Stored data
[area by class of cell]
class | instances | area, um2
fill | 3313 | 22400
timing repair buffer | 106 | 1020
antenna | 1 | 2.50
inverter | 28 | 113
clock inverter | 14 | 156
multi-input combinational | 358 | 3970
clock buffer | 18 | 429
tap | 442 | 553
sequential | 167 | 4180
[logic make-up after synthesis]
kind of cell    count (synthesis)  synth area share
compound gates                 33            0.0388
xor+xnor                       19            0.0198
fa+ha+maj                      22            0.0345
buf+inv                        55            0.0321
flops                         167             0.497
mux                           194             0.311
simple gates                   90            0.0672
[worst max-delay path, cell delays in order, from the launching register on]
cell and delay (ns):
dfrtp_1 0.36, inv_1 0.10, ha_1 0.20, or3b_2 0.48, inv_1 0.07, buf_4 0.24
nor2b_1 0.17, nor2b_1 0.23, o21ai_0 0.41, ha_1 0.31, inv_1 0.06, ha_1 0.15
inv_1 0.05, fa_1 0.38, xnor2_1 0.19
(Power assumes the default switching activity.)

==

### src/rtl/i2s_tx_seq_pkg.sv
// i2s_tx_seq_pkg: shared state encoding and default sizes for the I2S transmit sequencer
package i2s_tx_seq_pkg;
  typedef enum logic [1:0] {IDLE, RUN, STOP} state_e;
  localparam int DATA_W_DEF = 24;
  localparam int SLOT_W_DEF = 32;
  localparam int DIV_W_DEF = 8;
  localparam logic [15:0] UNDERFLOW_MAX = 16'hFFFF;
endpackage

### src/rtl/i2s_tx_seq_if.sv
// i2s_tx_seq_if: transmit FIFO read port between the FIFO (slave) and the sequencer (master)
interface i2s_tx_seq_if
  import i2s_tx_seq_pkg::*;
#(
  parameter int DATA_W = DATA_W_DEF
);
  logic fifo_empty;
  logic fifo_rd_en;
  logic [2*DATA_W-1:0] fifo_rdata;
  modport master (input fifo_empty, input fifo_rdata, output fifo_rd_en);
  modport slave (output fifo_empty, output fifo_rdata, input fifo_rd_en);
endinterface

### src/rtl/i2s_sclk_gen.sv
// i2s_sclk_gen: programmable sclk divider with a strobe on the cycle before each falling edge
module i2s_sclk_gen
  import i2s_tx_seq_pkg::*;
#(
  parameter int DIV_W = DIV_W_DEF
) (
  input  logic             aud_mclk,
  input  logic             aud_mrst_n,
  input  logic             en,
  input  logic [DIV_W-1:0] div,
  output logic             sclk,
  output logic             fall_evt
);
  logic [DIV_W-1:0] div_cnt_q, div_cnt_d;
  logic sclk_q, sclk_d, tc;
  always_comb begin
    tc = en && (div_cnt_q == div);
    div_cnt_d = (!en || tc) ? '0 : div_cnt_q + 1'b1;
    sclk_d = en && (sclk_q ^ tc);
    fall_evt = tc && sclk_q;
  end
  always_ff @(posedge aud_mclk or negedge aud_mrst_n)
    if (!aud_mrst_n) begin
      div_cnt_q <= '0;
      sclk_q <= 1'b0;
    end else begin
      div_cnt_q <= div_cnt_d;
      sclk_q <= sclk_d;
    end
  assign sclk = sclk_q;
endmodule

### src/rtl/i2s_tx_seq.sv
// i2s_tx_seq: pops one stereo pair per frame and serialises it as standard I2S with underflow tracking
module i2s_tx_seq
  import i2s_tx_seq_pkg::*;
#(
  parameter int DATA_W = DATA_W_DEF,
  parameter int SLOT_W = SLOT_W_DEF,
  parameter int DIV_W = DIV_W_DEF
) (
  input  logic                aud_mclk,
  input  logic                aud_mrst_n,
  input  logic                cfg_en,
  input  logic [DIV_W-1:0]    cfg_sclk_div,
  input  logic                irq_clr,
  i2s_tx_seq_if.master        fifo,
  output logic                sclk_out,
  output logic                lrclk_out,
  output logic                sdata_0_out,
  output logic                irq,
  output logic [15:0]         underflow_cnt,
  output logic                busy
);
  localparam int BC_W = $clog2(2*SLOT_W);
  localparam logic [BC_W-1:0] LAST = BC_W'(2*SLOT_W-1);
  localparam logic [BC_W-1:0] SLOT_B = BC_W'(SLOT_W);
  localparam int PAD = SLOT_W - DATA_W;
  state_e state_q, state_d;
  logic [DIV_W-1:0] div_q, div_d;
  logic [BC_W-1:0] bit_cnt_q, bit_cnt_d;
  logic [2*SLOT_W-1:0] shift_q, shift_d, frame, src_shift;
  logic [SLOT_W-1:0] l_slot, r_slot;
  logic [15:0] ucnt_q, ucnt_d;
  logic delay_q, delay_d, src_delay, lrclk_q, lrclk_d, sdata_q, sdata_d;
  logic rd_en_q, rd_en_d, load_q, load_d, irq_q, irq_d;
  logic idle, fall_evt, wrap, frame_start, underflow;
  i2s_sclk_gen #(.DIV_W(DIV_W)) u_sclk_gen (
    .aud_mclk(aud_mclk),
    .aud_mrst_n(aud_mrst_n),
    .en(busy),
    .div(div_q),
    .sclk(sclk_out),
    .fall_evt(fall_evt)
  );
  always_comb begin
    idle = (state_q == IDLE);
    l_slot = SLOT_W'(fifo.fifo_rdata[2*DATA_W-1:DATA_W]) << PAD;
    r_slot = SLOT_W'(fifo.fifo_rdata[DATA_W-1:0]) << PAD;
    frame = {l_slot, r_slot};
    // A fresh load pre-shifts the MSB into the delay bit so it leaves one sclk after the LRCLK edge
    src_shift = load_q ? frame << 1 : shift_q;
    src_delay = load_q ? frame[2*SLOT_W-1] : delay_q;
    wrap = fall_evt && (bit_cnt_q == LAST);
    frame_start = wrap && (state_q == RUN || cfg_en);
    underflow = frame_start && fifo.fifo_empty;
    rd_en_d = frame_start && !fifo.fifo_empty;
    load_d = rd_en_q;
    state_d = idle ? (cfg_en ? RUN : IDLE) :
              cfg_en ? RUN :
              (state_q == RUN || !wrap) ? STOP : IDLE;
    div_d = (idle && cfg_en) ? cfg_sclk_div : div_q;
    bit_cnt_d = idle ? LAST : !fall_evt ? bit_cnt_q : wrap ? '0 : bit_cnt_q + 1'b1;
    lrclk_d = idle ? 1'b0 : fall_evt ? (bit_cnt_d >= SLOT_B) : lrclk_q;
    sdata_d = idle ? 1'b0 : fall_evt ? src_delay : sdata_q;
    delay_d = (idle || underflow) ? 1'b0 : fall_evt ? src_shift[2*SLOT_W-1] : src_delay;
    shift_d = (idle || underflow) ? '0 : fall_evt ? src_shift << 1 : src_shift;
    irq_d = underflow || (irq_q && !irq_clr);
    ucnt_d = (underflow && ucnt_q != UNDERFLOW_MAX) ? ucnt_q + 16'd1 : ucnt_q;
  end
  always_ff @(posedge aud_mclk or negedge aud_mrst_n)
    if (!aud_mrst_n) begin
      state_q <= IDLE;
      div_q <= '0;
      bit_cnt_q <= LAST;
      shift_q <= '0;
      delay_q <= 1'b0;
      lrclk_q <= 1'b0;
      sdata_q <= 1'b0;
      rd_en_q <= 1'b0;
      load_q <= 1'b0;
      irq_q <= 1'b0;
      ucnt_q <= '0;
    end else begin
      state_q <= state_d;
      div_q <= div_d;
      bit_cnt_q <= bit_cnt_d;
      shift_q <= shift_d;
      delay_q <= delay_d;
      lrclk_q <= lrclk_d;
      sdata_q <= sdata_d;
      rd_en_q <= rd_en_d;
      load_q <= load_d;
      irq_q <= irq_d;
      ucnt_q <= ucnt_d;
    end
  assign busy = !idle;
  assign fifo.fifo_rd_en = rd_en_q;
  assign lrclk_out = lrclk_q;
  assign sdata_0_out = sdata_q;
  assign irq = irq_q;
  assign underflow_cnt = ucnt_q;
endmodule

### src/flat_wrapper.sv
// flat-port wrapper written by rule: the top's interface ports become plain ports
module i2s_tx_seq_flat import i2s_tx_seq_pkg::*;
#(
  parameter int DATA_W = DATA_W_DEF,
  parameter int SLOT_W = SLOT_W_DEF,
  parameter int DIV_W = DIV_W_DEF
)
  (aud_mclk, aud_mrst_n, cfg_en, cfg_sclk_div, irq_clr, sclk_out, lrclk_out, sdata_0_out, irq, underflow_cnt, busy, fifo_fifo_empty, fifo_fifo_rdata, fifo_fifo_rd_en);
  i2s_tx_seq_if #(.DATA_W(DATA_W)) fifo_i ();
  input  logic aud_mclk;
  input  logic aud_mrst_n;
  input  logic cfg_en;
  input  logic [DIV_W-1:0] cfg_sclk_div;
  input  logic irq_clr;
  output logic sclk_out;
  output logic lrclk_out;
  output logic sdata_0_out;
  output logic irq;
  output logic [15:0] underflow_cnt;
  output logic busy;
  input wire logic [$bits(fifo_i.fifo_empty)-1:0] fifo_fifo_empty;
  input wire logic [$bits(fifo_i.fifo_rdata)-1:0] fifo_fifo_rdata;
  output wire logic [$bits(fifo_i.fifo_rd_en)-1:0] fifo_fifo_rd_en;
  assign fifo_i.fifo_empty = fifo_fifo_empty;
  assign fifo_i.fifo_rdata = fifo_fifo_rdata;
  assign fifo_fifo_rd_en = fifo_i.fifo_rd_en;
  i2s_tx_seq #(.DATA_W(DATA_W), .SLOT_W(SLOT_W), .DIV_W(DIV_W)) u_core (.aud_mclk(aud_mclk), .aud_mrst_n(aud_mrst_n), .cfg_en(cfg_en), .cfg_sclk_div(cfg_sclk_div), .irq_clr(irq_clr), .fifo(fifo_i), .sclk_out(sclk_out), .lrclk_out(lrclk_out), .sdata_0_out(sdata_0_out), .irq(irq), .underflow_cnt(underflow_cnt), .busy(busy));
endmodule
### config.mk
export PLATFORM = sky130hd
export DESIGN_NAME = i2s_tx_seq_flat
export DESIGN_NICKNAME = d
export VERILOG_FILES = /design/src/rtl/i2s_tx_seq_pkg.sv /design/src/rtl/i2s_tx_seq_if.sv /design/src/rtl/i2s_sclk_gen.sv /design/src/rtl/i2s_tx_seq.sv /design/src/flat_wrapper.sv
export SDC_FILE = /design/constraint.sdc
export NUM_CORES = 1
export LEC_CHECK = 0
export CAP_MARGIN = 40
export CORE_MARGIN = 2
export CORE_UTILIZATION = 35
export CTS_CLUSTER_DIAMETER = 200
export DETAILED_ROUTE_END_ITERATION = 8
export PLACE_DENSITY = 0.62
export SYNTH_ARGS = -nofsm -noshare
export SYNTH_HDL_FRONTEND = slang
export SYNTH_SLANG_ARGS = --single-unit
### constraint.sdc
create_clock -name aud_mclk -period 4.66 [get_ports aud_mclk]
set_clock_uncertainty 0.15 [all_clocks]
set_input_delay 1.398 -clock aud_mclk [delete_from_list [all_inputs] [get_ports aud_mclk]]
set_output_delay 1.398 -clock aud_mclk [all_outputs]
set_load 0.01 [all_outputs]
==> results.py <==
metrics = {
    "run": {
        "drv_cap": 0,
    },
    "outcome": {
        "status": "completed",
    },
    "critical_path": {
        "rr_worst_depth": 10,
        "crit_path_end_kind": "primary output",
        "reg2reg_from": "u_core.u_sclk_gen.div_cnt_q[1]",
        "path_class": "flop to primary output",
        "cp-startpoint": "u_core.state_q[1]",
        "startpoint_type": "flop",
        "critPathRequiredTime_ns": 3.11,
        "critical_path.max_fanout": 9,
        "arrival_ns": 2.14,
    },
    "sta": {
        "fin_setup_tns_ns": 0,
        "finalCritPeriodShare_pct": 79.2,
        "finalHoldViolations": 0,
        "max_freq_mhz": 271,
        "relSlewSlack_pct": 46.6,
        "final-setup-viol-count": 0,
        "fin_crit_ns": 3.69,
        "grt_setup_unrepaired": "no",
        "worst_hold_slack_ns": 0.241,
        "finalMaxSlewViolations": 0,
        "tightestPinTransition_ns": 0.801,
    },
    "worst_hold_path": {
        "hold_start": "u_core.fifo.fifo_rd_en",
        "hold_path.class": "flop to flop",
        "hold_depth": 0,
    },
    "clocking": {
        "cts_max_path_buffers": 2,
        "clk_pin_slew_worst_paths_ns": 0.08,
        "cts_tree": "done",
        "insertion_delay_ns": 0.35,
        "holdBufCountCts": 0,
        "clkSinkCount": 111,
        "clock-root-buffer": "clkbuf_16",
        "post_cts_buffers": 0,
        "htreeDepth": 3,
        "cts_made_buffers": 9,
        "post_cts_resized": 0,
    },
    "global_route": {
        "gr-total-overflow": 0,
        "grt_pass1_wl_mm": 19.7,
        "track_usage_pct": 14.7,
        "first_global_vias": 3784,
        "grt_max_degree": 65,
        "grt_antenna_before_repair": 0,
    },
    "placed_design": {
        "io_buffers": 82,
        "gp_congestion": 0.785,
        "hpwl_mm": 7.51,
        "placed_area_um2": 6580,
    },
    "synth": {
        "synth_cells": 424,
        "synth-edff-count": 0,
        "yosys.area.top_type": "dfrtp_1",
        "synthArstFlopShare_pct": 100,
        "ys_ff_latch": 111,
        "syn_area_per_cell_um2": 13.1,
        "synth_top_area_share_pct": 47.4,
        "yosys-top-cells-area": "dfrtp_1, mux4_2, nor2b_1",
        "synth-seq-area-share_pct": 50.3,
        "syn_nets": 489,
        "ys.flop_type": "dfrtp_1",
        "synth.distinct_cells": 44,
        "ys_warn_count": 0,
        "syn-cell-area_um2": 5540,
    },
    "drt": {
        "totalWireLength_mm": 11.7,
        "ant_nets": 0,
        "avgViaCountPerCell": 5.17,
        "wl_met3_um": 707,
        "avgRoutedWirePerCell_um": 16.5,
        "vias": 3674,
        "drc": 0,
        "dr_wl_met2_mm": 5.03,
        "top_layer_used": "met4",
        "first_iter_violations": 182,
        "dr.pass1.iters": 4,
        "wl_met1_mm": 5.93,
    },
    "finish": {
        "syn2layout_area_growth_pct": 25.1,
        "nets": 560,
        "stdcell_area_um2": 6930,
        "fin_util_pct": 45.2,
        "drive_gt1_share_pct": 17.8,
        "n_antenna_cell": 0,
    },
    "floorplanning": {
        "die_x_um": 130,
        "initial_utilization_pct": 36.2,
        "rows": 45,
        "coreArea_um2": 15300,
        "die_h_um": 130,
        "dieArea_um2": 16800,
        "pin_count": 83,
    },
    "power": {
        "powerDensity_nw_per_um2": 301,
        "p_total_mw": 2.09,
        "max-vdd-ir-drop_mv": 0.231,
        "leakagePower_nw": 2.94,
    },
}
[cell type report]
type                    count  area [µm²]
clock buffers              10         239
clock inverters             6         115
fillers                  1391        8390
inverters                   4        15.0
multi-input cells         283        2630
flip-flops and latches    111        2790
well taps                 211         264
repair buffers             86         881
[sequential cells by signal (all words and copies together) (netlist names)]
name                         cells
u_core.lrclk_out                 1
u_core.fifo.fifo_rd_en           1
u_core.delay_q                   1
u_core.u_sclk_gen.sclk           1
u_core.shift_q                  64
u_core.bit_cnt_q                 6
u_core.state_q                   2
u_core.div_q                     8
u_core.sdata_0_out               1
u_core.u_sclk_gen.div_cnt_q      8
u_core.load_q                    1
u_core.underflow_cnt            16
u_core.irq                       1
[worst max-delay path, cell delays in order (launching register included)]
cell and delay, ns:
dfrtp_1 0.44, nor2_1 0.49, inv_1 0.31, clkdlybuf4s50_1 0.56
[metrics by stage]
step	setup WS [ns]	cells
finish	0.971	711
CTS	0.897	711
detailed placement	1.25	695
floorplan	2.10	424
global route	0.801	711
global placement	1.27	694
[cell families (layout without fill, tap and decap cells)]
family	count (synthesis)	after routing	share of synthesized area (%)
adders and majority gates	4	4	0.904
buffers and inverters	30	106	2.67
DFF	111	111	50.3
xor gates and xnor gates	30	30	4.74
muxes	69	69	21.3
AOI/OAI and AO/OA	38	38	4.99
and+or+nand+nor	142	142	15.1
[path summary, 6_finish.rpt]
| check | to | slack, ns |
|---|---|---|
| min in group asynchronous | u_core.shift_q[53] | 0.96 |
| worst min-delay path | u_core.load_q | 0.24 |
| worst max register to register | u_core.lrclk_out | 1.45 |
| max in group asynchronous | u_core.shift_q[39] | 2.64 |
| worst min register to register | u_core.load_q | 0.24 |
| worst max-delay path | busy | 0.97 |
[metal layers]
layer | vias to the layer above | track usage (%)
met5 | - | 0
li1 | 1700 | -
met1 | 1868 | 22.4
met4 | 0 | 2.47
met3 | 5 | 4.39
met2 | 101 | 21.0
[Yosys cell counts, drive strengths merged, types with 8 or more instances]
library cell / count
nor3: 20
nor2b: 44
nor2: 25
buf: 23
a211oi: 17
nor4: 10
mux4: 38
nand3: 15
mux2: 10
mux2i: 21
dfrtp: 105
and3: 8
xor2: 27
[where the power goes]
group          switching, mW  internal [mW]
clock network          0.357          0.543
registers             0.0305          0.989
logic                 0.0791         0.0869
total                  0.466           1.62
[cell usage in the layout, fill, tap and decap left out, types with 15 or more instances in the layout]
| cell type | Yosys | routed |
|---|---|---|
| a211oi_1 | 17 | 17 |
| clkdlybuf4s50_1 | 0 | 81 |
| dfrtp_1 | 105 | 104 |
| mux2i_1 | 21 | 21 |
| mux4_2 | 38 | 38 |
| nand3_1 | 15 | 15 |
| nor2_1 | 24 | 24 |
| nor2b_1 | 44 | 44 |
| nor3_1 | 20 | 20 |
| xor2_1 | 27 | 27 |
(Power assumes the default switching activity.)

_TASK TO COMPLETE_
A word-for-word copy of the lines above from the one with "antenna | 1 | 2.50" through the one with "dfrtp_1 0.36, inv_1", inclusive, is the only output wanted.

_SOLUTION TO THIS PROBLEM_
antenna | 1 | 2.50
inverter | 28 | 113
clock inverter | 14 | 156
multi-input combinational | 358 | 3970
clock buffer | 18 | 429
tap | 442 | 553
sequential | 167 | 4180
[logic make-up after synthesis]
kind of cell    count (synthesis)  synth area share
compound gates                 33            0.0388
xor+xnor                       19            0.0198
fa+ha+maj                      22            0.0345
buf+inv                        55            0.0321
flops                         167             0.497
mux                           194             0.311
simple gates                   90            0.0672
[worst max-delay path, cell delays in order, from the launching register on]
cell and delay (ns):
dfrtp_1 0.36, inv_1 0.10, ha_1 0.20, or3b_2 0.48, inv_1 0.07, buf_4 0.24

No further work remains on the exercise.